Carlos Niño, the Spiritual Force Behind L.A.’s Eclectic Music Scene

During concerts, Carlos Niño may set up a bass drum and a floor tom, but his percussion is far from conventional. Uninterested in maintaining a steady beat, he creates shimmering atmospheres and earthentextures with the many bells, shells, rain sticks or rattles he totes in a big black roller bag. He surrounds himself with cymbals and gongs. He shakes desiccated palm fronds. Wind chimes are involved.

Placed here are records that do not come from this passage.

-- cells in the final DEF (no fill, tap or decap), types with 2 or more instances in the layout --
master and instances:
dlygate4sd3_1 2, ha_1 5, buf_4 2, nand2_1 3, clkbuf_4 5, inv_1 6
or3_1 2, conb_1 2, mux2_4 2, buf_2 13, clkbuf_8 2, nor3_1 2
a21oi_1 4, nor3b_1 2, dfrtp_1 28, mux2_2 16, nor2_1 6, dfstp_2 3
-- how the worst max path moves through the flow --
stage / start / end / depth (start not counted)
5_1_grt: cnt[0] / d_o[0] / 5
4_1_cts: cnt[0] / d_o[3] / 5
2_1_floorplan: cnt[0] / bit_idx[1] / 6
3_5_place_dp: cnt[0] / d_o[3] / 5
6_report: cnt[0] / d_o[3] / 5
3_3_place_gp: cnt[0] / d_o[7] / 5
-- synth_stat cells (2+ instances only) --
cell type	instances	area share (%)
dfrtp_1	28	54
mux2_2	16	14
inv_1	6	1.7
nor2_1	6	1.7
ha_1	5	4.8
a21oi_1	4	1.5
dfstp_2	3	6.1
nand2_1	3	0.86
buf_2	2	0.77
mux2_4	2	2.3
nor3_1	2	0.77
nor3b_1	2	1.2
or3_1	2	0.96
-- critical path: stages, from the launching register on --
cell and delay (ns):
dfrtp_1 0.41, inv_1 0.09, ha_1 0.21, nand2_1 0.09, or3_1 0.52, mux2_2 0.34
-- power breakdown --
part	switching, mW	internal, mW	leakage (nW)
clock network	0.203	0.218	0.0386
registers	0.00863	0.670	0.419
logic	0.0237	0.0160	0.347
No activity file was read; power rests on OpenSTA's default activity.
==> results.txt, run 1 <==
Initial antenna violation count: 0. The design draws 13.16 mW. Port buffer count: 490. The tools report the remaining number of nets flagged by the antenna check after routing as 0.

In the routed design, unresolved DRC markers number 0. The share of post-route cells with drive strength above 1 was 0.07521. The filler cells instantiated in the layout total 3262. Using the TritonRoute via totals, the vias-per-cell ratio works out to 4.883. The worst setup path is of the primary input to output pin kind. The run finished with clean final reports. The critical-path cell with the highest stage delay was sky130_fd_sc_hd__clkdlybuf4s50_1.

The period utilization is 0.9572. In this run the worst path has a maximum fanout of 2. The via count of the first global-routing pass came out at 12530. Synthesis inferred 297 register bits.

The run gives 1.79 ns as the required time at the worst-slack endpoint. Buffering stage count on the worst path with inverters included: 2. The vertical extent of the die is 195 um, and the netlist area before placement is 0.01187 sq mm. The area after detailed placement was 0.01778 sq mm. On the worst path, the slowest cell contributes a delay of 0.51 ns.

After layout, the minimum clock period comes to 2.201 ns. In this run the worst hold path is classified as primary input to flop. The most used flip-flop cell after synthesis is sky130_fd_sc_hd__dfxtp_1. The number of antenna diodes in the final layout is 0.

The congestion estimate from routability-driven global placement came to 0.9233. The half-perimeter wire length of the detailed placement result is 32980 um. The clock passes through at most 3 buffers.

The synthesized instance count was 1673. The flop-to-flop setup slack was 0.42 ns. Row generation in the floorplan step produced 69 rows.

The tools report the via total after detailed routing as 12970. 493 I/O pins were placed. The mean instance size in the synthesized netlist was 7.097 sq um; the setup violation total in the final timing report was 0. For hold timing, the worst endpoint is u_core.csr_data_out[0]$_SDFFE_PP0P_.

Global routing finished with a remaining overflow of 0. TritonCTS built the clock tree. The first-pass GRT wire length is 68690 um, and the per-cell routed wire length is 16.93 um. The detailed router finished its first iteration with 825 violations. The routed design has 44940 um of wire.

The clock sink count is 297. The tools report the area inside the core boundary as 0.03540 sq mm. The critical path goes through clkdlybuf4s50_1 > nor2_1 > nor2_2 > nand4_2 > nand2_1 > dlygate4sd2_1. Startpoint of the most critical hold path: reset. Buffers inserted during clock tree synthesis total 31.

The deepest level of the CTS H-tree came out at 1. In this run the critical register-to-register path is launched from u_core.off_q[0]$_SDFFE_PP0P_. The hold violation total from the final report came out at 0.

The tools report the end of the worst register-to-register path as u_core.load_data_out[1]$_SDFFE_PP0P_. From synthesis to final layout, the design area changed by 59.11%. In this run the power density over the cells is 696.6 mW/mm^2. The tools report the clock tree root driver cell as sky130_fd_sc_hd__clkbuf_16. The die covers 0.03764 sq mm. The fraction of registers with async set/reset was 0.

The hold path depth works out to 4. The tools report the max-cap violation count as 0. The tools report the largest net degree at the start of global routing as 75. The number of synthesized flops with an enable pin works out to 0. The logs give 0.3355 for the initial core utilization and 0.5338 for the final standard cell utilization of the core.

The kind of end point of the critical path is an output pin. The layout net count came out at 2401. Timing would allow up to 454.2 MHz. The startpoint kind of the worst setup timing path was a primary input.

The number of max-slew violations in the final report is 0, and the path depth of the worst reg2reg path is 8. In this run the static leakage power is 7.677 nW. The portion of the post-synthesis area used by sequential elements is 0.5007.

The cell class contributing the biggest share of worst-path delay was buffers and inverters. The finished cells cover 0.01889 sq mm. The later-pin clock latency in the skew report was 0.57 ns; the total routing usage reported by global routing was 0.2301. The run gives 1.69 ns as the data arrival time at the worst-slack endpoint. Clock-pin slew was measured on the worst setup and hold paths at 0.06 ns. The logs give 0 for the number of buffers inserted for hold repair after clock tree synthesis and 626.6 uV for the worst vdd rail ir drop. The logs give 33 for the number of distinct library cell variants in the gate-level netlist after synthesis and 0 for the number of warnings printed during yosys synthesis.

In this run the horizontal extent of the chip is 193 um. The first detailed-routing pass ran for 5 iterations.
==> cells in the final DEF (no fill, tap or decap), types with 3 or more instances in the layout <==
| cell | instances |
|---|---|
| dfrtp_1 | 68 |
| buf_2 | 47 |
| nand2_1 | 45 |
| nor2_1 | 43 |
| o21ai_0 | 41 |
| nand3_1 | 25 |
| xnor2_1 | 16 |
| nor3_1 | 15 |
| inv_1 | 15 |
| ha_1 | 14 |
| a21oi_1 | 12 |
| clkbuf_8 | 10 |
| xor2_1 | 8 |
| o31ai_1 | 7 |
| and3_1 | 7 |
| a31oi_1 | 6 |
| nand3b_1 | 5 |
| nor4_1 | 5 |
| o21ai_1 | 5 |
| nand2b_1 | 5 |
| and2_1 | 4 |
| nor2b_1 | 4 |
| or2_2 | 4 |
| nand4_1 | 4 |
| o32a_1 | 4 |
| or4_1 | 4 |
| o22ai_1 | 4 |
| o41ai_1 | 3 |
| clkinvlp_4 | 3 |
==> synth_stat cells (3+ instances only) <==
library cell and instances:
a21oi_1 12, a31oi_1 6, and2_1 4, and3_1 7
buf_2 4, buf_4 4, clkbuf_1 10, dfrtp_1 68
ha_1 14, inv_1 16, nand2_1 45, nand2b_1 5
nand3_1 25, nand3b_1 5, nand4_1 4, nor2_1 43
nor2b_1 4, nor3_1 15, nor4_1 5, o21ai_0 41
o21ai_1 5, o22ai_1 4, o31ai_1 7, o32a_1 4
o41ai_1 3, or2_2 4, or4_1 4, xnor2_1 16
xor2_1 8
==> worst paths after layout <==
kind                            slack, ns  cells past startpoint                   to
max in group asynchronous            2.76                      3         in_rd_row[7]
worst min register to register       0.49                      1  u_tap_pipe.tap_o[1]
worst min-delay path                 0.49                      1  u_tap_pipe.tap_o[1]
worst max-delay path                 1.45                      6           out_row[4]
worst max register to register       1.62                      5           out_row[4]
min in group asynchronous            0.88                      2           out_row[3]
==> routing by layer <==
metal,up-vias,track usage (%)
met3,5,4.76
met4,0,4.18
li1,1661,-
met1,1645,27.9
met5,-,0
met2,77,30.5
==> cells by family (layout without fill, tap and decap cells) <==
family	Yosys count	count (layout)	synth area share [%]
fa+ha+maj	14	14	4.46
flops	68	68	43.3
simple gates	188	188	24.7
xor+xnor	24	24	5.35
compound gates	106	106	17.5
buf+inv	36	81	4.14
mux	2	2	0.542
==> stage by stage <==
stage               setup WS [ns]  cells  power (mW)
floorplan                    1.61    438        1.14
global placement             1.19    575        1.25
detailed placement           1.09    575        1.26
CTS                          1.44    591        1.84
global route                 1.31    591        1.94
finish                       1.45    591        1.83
===== config.mk =====
export PLATFORM = sky130hd
export DESIGN_NAME = multu_hilo
export DESIGN_NICKNAME = d
export VERILOG_FILES = /design/src/rtl/multu_hilo.sv
export SDC_FILE = /design/constraint.sdc
export NUM_CORES = 1
export LEC_CHECK = 0
export ABC_AREA = 1
export BUFFER_PORTS_ARGS = -buffer_cell sky130_fd_sc_hd__buf_2
export CAP_MARGIN = 15
export CORE_MARGIN = 2
export CORE_UTILIZATION = 51
export DETAILED_ROUTE_END_ITERATION = 8
export GPL_ROUTABILITY_DRIVEN = 0
export GPL_TIMING_DRIVEN = 0
export PLACE_DENSITY = 0.71
export SLEW_MARGIN = 20
export SYNTH_ARGS = -nofsm -noshare
export SYNTH_HDL_FRONTEND = slang
export SYNTH_SLANG_ARGS = --single-unit
export TNS_END_PERCENT = 10

===== constraint.sdc =====
create_clock -name clk -period 2.6 [get_ports clk]
set_clock_uncertainty 0.2 [all_clocks]
set_input_delay 0.26 -clock clk [delete_from_list [all_inputs] [get_ports clk]]
set_output_delay 0.26 -clock clk [all_outputs]
set_load 0.005 [all_outputs]
[src/rtl/lcd_bus_responder.sv]
// HD44780-style character-LCD responder: decodes bus strobes, keeps a 128-byte DDRAM image,
// address counter and display-control state, and answers busy-flag and data reads.
module lcd_bus_responder #(
    parameter int unsigned BUSY_CYCLES = 40,
    parameter int unsigned CLR_CYCLES  = 1600
) (
    input  logic       clk,
    input  logic       rst,
    input  logic       e,
    input  logic       rs,
    input  logic       rw,
    input  logic [7:0] db_in,
    output logic [7:0] db_out,
    output logic       db_oe,
    output logic       busy,
    output logic [6:0] ac,
    output logic       disp_on,
    output logic       cursor_on,
    output logic       blink_on,
    output logic       entry_inc,
    output logic       cmd_valid,
    output logic       cmd_rs,
    output logic [7:0] cmd_code,
    output logic       proto_err,
    input  logic [6:0] rd_addr,
    output logic [7:0] rd_data
);

    typedef enum logic [1:0] {StIdle, StBusy, StClear} state_e;

    localparam logic [15:0] BusyLoad = 16'(BUSY_CYCLES - 1);
    localparam logic [15:0] ClrLast  = 16'(CLR_CYCLES - 1);

    state_e      st_q, st_d;
    logic [15:0] cnt_q, cnt_d;
    logic        e_q, rs_q, rw_q;
    logic [7:0]  db_q;
    logic        busy_q, busy_d;
    logic [6:0]  ac_q, ac_d;
    logic        disp_q, disp_d, cursor_q, cursor_d, blink_q, blink_d;
    logic        inc_q, inc_d, shift_q, shift_d, cg_mode_q, cg_mode_d;
    logic        cmd_valid_q, cmd_valid_d, cmd_rs_q, cmd_rs_d;
    logic [7:0]  cmd_code_q, cmd_code_d;
    logic        err_q, err_d;
    logic [7:0]  db_out_q, db_out_d;
    logic        db_oe_q, db_oe_d;
    logic [7:0]  rd_data_q;
    logic [7:0]  mem_q [128];
    logic        mem_we;
    logic [6:0]  mem_wa;
    logic [7:0]  mem_wd;
    logic        strobe_end, wr_acc, rd_src_rs;
    logic [7:0]  rd_value;

    // Two-line address map: 0x00-0x27 and 0x40-0x67; anything else steps mod 128.
    function automatic logic [6:0] ac_step(input logic [6:0] a, input logic inc);
        if (inc) begin
            if (a == 7'h27) return 7'h40;
            if (a == 7'h67) return 7'h00;
            return a + 7'd1;
        end
        if (a == 7'h00) return 7'h67;
        if (a == 7'h40) return 7'h27;
        return a - 7'd1;
    endfunction

    always_comb begin
        strobe_end  = e_q & ~e;
        wr_acc      = strobe_end & ~rw_q & ~busy_q;
        st_d        = st_q;
        cnt_d       = cnt_q;
        busy_d      = busy_q;
        ac_d        = ac_q;
        disp_d      = disp_q;
        cursor_d    = cursor_q;
        blink_d     = blink_q;
        inc_d       = inc_q;
        shift_d     = shift_q;
        cg_mode_d   = cg_mode_q;
        cmd_valid_d = 1'b0;
        cmd_rs_d    = cmd_rs_q;
        cmd_code_d  = cmd_code_q;
        err_d       = err_q;
        db_out_d    = db_out_q;
        mem_we      = 1'b0;
        mem_wa      = ac_q;
        mem_wd      = db_q;

        // While E is high the live rs selects the read source; at strobe end the latched one.
        rd_src_rs = e ? rs : rs_q;
        if (rd_src_rs) rd_value = busy_q ? 8'h00 : mem_q[ac_q];
        else           rd_value = {busy_q, ac_q};
        db_oe_d = (e & rw) | (strobe_end & rw_q);
        if (db_oe_d) db_out_d = rd_value;

        unique case (st_q)
            StClear: begin
                if (cnt_q < 16'd128) begin
                    mem_we = 1'b1;
                    mem_wa = cnt_q[6:0];
                    mem_wd = 8'h20;
                end
                if (cnt_q == ClrLast) begin
                    st_d   = StIdle;
                    busy_d = 1'b0;
                end else begin
                    cnt_d = cnt_q + 16'd1;
                end
            end
            StBusy: begin
                if (cnt_q == 16'd0) begin
                    st_d   = StIdle;
                    busy_d = 1'b0;
                end else begin
                    cnt_d = cnt_q - 16'd1;
                end
            end
            default: ;
        endcase

        if (wr_acc) begin
            cmd_valid_d = 1'b1;
            cmd_rs_d    = rs_q;
            cmd_code_d  = db_q;
            st_d        = StBusy;
            busy_d      = 1'b1;
            cnt_d       = BusyLoad;
            if (rs_q) begin
                if (!cg_mode_q) begin
                    mem_we = 1'b1;
                    ac_d   = ac_step(ac_q, inc_q);
                end
            end else begin
                priority casez (db_q)
                    8'b1???????: begin
                        ac_d      = db_q[6:0];
                        cg_mode_d = 1'b0;
                    end
                    8'b01??????: cg_mode_d = 1'b1;
                    8'b001?????: if (!db_q[4]) err_d = 1'b1;
                    8'b0001????: if (!db_q[3]) ac_d = ac_step(ac_q, db_q[2]);
                    8'b00001???: begin
                        disp_d   = db_q[2];
                        cursor_d = db_q[1];
                        blink_d  = db_q[0];
                    end
                    8'b000001??: begin
                        inc_d   = db_q[1];
                        shift_d = db_q[0];
                    end
                    8'b0000001?: begin
                        ac_d      = 7'h00;
                        cg_mode_d = 1'b0;
                        cnt_d     = ClrLast;
                    end
                    8'b00000001: begin
                        ac_d      = 7'h00;
                        inc_d     = 1'b1;
                        cg_mode_d = 1'b0;
                        st_d      = StClear;
                        cnt_d     = 16'd0;
                    end
                    default: ;
                endcase
            end
        end else if (strobe_end & ~rw_q) begin
            err_d = 1'b1;
        end else if (strobe_end & rw_q & rs_q) begin
            if (busy_q) err_d = 1'b1;
            else        ac_d  = ac_step(ac_q, inc_q);
        end
    end

    always_ff @(posedge clk) begin
        if (rst) begin
            st_q        <= StClear;
            cnt_q       <= 16'd0;
            e_q         <= 1'b0;
            rs_q        <= 1'b0;
            rw_q        <= 1'b0;
            db_q        <= 8'h00;
            busy_q      <= 1'b1;
            ac_q        <= 7'h00;
            disp_q      <= 1'b0;
            cursor_q    <= 1'b0;
            blink_q     <= 1'b0;
            inc_q       <= 1'b1;
            shift_q     <= 1'b0;
            cg_mode_q   <= 1'b0;
            cmd_valid_q <= 1'b0;
            cmd_rs_q    <= 1'b0;
            cmd_code_q  <= 8'h00;
            err_q       <= 1'b0;
            db_out_q    <= 8'h00;
            db_oe_q     <= 1'b0;
        end else begin
            st_q        <= st_d;
            cnt_q       <= cnt_d;
            e_q         <= e;
            rs_q        <= rs;
            rw_q        <= rw;
            db_q        <= db_in;
            busy_q      <= busy_d;
            ac_q        <= ac_d;
            disp_q      <= disp_d;
            cursor_q    <= cursor_d;
            blink_q     <= blink_d;
            inc_q       <= inc_d;
            shift_q     <= shift_d;
            cg_mode_q   <= cg_mode_d;
            cmd_valid_q <= cmd_valid_d;
            cmd_rs_q    <= cmd_rs_d;
            cmd_code_q  <= cmd_code_d;
            err_q       <= err_d;
            db_out_q    <= db_out_d;
            db_oe_q     <= db_oe_d;
        end
    end

    // DDRAM has no reset; the CLEAR state initialises it after every reset.
    always_ff @(posedge clk) begin
        if (mem_we) mem_q[mem_wa] <= mem_wd;
        rd_data_q <= mem_q[rd_addr];
    end

    assign db_out    = db_out_q;
    assign db_oe     = db_oe_q;
    assign busy      = busy_q;
    assign ac        = ac_q;
    assign disp_on   = disp_q;
    assign cursor_on = cursor_q;
    assign blink_on  = blink_q;
    assign entry_inc = inc_q;
    assign cmd_valid = cmd_valid_q;
    assign cmd_rs    = cmd_rs_q;
    assign cmd_code  = cmd_code_q;
    assign proto_err = err_q;
    assign rd_data   = rd_data_q;

endmodule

A fixture in the Los Angeles music world for nearly 30 years, Niño has become a key practitioner of what he calls “spiritual, improvisational, space collage music.” (The genre it’s probably most related to is spiritual jazz.) He’s a beacon of energy and knowledge who can get in touch with the city’s transformative saxophonists and give you the name of a master acupuncturist. He’s also prolific, with seven releases from various projects arriving over the past eight months alone. His latest, “Placenta,” is due on May 24.

On a recent afternoon at Endless Color, a cafe and record store near Niño’s home in Topanga Canyon, Calif., he was effusive and enthusiastic, recommending both menu items and vinyl. A multicolored knit cap sat atop his wavy brown hair. Wisps of gray ran through the bushy beard radiating from his face.

Niño began recording music when he was a teenager. Over the decades, as he became more confident in himself as a musician and performer, his circle of collaborators expanded.Credit…Adali Schell for The New York Times

Along with being an instrumentalist and a producer, Niño, 47, has been a beatmaker, a D.J. on both terrestrial and online radio, a record collector and a venue programmer. But most of all, he is a listener. “There’s a lot of times where there’s literally no music playing in my life, but I still feel the current of sound,” he said. “I’m in the stream, essentially. I’m not really ever not in the stream, which is kind of awesome.”

Nate Mercereau, a guitarist who has become one of Niño’s frequent collaborators, said listening is a crucial part of their dynamic, but it’s far from a passive experience. “It’s listening to yourself and letting that be part of the communication,” he said. “It’s not just a receiving thing, it’s like waves within waves towards each other and within.”